Health & Medical hepatitis

Clinical Impact of Treatment Timing for Chronic HCV

´╗┐Clinical Impact of Treatment Timing for Chronic HCV

Results


Immediate treatment with interferon-containing therapy, with the option of retreatment with interferon-free therapy for those do not initially attain SVR led to the greatest gains in quality-adjusted life expectancy (3.1 QALYs and 8.6 QALYs in noncirrhotic and cirrhotic patients, respectively, compared to no treatment). When retreatment was not an option, delayed treatment with interferon-free therapy was superior to immediate treatment with interferon-containing therapy by 0.2 QALY in noncirrhotic patients and 1.1 QALY in patients with cirrhosis (Table 2).
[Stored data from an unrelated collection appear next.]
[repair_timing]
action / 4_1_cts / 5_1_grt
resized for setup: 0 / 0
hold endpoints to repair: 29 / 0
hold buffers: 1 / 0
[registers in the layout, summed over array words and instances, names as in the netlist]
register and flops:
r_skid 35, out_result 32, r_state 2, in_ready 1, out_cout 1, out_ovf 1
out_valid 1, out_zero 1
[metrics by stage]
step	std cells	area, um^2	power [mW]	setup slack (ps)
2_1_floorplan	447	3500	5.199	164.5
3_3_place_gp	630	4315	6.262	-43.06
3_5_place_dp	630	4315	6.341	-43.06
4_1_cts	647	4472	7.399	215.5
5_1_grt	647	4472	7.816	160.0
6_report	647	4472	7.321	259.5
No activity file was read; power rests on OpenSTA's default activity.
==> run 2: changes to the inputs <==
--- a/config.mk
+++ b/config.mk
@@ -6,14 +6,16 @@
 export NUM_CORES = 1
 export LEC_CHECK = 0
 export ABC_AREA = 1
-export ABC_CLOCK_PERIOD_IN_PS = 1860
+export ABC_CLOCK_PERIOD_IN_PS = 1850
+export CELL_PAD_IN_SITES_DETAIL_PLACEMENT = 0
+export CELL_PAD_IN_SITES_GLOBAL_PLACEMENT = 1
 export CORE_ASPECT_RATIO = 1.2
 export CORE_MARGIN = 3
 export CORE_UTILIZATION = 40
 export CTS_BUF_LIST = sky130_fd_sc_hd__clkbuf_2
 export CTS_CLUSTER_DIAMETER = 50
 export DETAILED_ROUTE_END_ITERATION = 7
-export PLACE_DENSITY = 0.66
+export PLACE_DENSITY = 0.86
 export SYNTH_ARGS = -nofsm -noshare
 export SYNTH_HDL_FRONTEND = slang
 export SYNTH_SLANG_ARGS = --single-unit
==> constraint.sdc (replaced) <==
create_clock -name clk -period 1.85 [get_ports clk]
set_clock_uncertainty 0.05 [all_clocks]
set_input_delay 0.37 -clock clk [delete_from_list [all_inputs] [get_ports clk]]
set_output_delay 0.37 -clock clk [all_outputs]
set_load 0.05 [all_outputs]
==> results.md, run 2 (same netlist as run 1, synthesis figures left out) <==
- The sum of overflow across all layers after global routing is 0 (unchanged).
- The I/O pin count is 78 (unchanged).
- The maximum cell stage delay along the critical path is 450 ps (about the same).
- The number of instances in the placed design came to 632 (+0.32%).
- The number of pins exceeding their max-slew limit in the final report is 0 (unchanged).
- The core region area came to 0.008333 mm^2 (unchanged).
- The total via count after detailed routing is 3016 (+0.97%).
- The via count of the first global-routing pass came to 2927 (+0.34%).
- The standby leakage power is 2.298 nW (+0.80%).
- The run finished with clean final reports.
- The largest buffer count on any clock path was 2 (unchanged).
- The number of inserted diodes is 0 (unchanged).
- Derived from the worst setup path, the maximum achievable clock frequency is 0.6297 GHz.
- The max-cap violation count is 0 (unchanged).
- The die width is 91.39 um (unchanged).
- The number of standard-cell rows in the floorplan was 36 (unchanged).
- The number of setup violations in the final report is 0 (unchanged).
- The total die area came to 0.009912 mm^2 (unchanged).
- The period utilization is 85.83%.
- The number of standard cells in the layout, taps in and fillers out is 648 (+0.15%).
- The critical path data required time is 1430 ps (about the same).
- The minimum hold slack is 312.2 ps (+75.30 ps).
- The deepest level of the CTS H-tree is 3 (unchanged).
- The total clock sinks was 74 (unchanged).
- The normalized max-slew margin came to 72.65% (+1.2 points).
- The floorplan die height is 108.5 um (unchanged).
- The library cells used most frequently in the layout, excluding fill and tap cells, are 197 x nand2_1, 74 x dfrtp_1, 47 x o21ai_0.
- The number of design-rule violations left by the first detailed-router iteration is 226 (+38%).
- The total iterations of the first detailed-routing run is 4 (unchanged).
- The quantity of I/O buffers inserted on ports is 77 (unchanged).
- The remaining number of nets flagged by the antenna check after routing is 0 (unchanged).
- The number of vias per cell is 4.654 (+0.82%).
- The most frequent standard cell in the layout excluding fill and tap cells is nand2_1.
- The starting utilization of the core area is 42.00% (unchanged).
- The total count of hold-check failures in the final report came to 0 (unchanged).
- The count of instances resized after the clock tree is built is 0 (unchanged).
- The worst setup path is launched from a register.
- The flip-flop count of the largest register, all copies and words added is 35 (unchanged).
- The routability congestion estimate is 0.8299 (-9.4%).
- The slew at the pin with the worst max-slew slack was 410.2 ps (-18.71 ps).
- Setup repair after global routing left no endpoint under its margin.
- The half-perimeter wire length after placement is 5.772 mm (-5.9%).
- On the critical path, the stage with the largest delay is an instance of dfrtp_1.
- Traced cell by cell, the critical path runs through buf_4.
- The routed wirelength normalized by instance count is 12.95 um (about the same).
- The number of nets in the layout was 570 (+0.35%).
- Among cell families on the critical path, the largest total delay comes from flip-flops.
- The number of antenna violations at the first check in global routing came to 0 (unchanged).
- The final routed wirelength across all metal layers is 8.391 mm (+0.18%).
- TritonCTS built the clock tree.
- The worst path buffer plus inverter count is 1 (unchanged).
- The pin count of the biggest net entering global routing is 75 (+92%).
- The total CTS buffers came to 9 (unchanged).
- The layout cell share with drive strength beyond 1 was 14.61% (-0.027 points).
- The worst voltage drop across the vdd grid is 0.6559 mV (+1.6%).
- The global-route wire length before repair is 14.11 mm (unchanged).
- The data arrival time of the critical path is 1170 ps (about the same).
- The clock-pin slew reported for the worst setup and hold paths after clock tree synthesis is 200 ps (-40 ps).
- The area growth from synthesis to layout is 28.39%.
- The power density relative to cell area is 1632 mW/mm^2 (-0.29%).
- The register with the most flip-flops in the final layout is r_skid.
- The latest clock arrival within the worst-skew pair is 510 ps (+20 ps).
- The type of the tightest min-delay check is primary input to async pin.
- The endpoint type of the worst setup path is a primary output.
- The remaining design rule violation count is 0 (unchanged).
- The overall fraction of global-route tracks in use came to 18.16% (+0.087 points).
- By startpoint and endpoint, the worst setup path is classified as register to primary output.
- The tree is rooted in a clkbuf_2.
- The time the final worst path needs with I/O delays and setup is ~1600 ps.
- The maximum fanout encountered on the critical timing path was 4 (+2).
==> src/rtl/pixel_frame_buffer.sv <==
// Double-buffered 7x7 pixel frame assembler: serial valid/ready byte stream in,
// whole frame presented in parallel from a held read bank.
module pixel_frame_buffer #(
    parameter int NUM_PIXELS = 49,
    parameter int PIXEL_W    = 8
) (
    input  logic                          clk,
    input  logic                          rst,
    input  logic [PIXEL_W-1:0]            pixel_in,
    input  logic                          pixel_valid,
    input  logic                          pixel_sof,
    output logic                          pixel_ready,
    output logic [NUM_PIXELS*PIXEL_W-1:0] frame_data,
    output logic                          frame_valid,
    input  logic                          frame_ready,
    output logic                          sync_err,
    output logic [15:0]                   frame_count
);

    localparam int IDX_W = $clog2(NUM_PIXELS);
    localparam logic [IDX_W-1:0] LAST_IDX = IDX_W'(NUM_PIXELS - 1);

    typedef enum logic [1:0] {
        S_FILL    = 2'd0,
        S_PRESENT = 2'd1,
        S_STALL   = 2'd2
    } state_t;

    state_t                               state_q, state_d;
    logic [IDX_W-1:0]                     wr_idx_q, wr_idx_d;
    logic [NUM_PIXELS-1:0][PIXEL_W-1:0]   wbank_q, wbank_d;
    logic [NUM_PIXELS-1:0][PIXEL_W-1:0]   rbank_q, rbank_d;
    logic                                 frame_valid_q, frame_valid_d;
    logic                                 sync_err_q, sync_err_d;
    logic [15:0]                          frame_count_q, frame_count_d;

    logic                                 accept;
    logic                                 handshake;
    logic                                 last;
    logic [IDX_W-1:0]                     wr_pos;
    logic                                 load_new;
    logic                                 load_held;

    // Ready is forced low during reset so nothing is accepted on the reset edge.
    assign pixel_ready = !rst && (state_q != S_STALL);
    assign accept      = pixel_valid && pixel_ready;
    assign handshake   = frame_valid_q && frame_ready;
    assign wr_pos      = pixel_sof ? '0 : wr_idx_q;
    assign last        = accept && (wr_pos == LAST_IDX);

    always_comb begin
        wbank_d       = wbank_q;
        wr_idx_d      = wr_idx_q;
        sync_err_d    = 1'b0;
        frame_count_d = frame_count_q + 16'(handshake);
        if (accept) begin
            wbank_d[wr_pos] = pixel_in;
            wr_idx_d        = (wr_pos == LAST_IDX) ? '0 : wr_pos + 1'b1;
            sync_err_d      = pixel_sof && (wr_idx_q != '0);
        end
    end

    always_comb begin
        state_d       = state_q;
        frame_valid_d = frame_valid_q;
        load_new      = 1'b0;
        load_held     = 1'b0;
        case (state_q)
            S_FILL: begin
                if (last) begin
                    load_new      = 1'b1;
                    frame_valid_d = 1'b1;
                    state_d       = S_PRESENT;
                end
            end
            S_PRESENT: begin
                if (last && handshake) begin
                    load_new = 1'b1;
                end else if (last) begin
                    state_d = S_STALL;
                end else if (handshake) begin
                    frame_valid_d = 1'b0;
                    state_d       = S_FILL;
                end
            end
            S_STALL: begin
                if (handshake) begin
                    load_held = 1'b1;
                    state_d   = S_PRESENT;
                end
            end
            default: begin
                frame_valid_d = 1'b0;
                state_d       = S_FILL;
            end
        endcase
    end

    // A completing pixel lands in the read bank in the same cycle via wbank_d.
    always_comb begin
        rbank_d = rbank_q;
        if (load_new) begin
            rbank_d = wbank_d;
        end else if (load_held) begin
            rbank_d = wbank_q;
        end
    end

    always_ff @(posedge clk) begin
        if (rst) begin
            state_q       <= S_FILL;
            wr_idx_q      <= '0;
            wbank_q       <= '0;
            rbank_q       <= '0;
            frame_valid_q <= 1'b0;
            sync_err_q    <= 1'b0;
            frame_count_q <= '0;
        end else begin
            state_q       <= state_d;
            wr_idx_q      <= wr_idx_d;
            wbank_q       <= wbank_d;
            rbank_q       <= rbank_d;
            frame_valid_q <= frame_valid_d;
            sync_err_q    <= sync_err_d;
            frame_count_q <= frame_count_d;
        end
    end

    assign frame_data  = rbank_q;
    assign frame_valid = frame_valid_q;
    assign sync_err    = sync_err_q;
    assign frame_count = frame_count_q;

endmodule
### src/rtl/div_ratio_ctrl.sv
// Runtime-reconfigurable clock-divider controller for the Tiny-PLL.
// Ports: cfg_valid/cfg_div/cfg_ready/cfg_err handshake, clk_out, locked, busy, active_div.
module div_ratio_ctrl
  import tiny_pll_pkg::*;
#(
  parameter int CNT_W         = 8,
  parameter int DEFAULT_DIV   = 4,
  parameter int SETTLE_CYCLES = 4
) (
  input  logic             clk_in,
  input  logic             rst,
  input  logic             cfg_valid,
  input  logic [CNT_W-1:0] cfg_div,
  output logic             cfg_ready,
  output logic             cfg_err,
  output logic             clk_out,
  output logic             locked,
  output logic             busy,
  output logic [CNT_W-1:0] active_div
);

  if (!div_params_ok(CNT_W, longint'(DEFAULT_DIV), SETTLE_CYCLES)) begin : g_bad_params
    $error("div_ratio_ctrl: illegal DEFAULT_DIV/SETTLE_CYCLES/CNT_W");
  end

  localparam int SW = (SETTLE_CYCLES > 1) ? $clog2(SETTLE_CYCLES) : 1;
  localparam logic [SW-1:0] SETTLE_LAST = SW'(SETTLE_CYCLES - 1);

  div_state_e       state_q, state_d;
  logic [SW-1:0]    settle_q, settle_d;
  logic [CNT_W-1:0] active_q, active_d;
  logic [CNT_W-1:0] pend_q, pend_d;
  logic             err_q, err_d;
  logic             load;
  logic             wrap;

  div_core #(
    .CNT_W(CNT_W)
  ) u_core (
    .clk_in   (clk_in),
    .rst      (rst),
    .div_value(active_q),
    .load     (load),
    .wrap     (wrap),
    .clk_out  (clk_out)
  );

  always_comb begin
    state_d  = state_q;
    settle_d = settle_q;
    active_d = active_q;
    pend_d   = pend_q;
    err_d    = 1'b0;
    load     = 1'b0;
    unique case (state_q)
      ST_RUN: begin
        if (cfg_valid && cfg_ready) begin
          if (cfg_div < CNT_W'(MIN_DIV)) begin
            err_d = 1'b1;
          end else if (cfg_div != active_q) begin
            pend_d  = cfg_div;
            state_d = ST_PEND;
          end
        end
      end
      // Swap only at a wrap so the old period finishes in full.
      ST_PEND: begin
        if (wrap) begin
          active_d = pend_q;
          load     = 1'b1;
          settle_d = '0;
          state_d  = ST_SETTLE;
        end
      end
      ST_SETTLE: begin
        if (wrap) begin
          if (settle_q == SETTLE_LAST) state_d = ST_RUN;
          else settle_d = settle_q + SW'(1);
        end
      end
      default: state_d = ST_SETTLE;
    endcase
  end

  always_ff @(posedge clk_in or posedge rst) begin
    if (rst) begin
      state_q  <= ST_SETTLE;
      settle_q <= '0;
      active_q <= CNT_W'(DEFAULT_DIV);
      pend_q   <= CNT_W'(DEFAULT_DIV);
      err_q    <= 1'b0;
    end else begin
      state_q  <= state_d;
      settle_q <= settle_d;
      active_q <= active_d;
      pend_q   <= pend_d;
      err_q    <= err_d;
    end
  end

  assign cfg_ready  = (state_q == ST_RUN);
  assign locked     = (state_q == ST_RUN);
  assign busy       = (state_q != ST_RUN);
  assign cfg_err    = err_q;
  assign active_div = active_q;

endmodule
The superiority of delayed interferon-free therapy compared to one-time, immediate interferon-containing therapy was sensitive to the time that patients were forced to wait before receiving interferon-free treatment. In patients with and without cirrhosis, the health benefit of waiting for interferon-free therapy was lost when wait time for this regimen was greater than 3 years for patients with cirrhosis and 3.2 years for noncirrhotic patients (Fig. 3). Increasing delay in interferon-free therapy resulted in decreasing health benefits compared to no therapy, an effect that was greater in patients with cirrhosis compared to noncirrhotic patients.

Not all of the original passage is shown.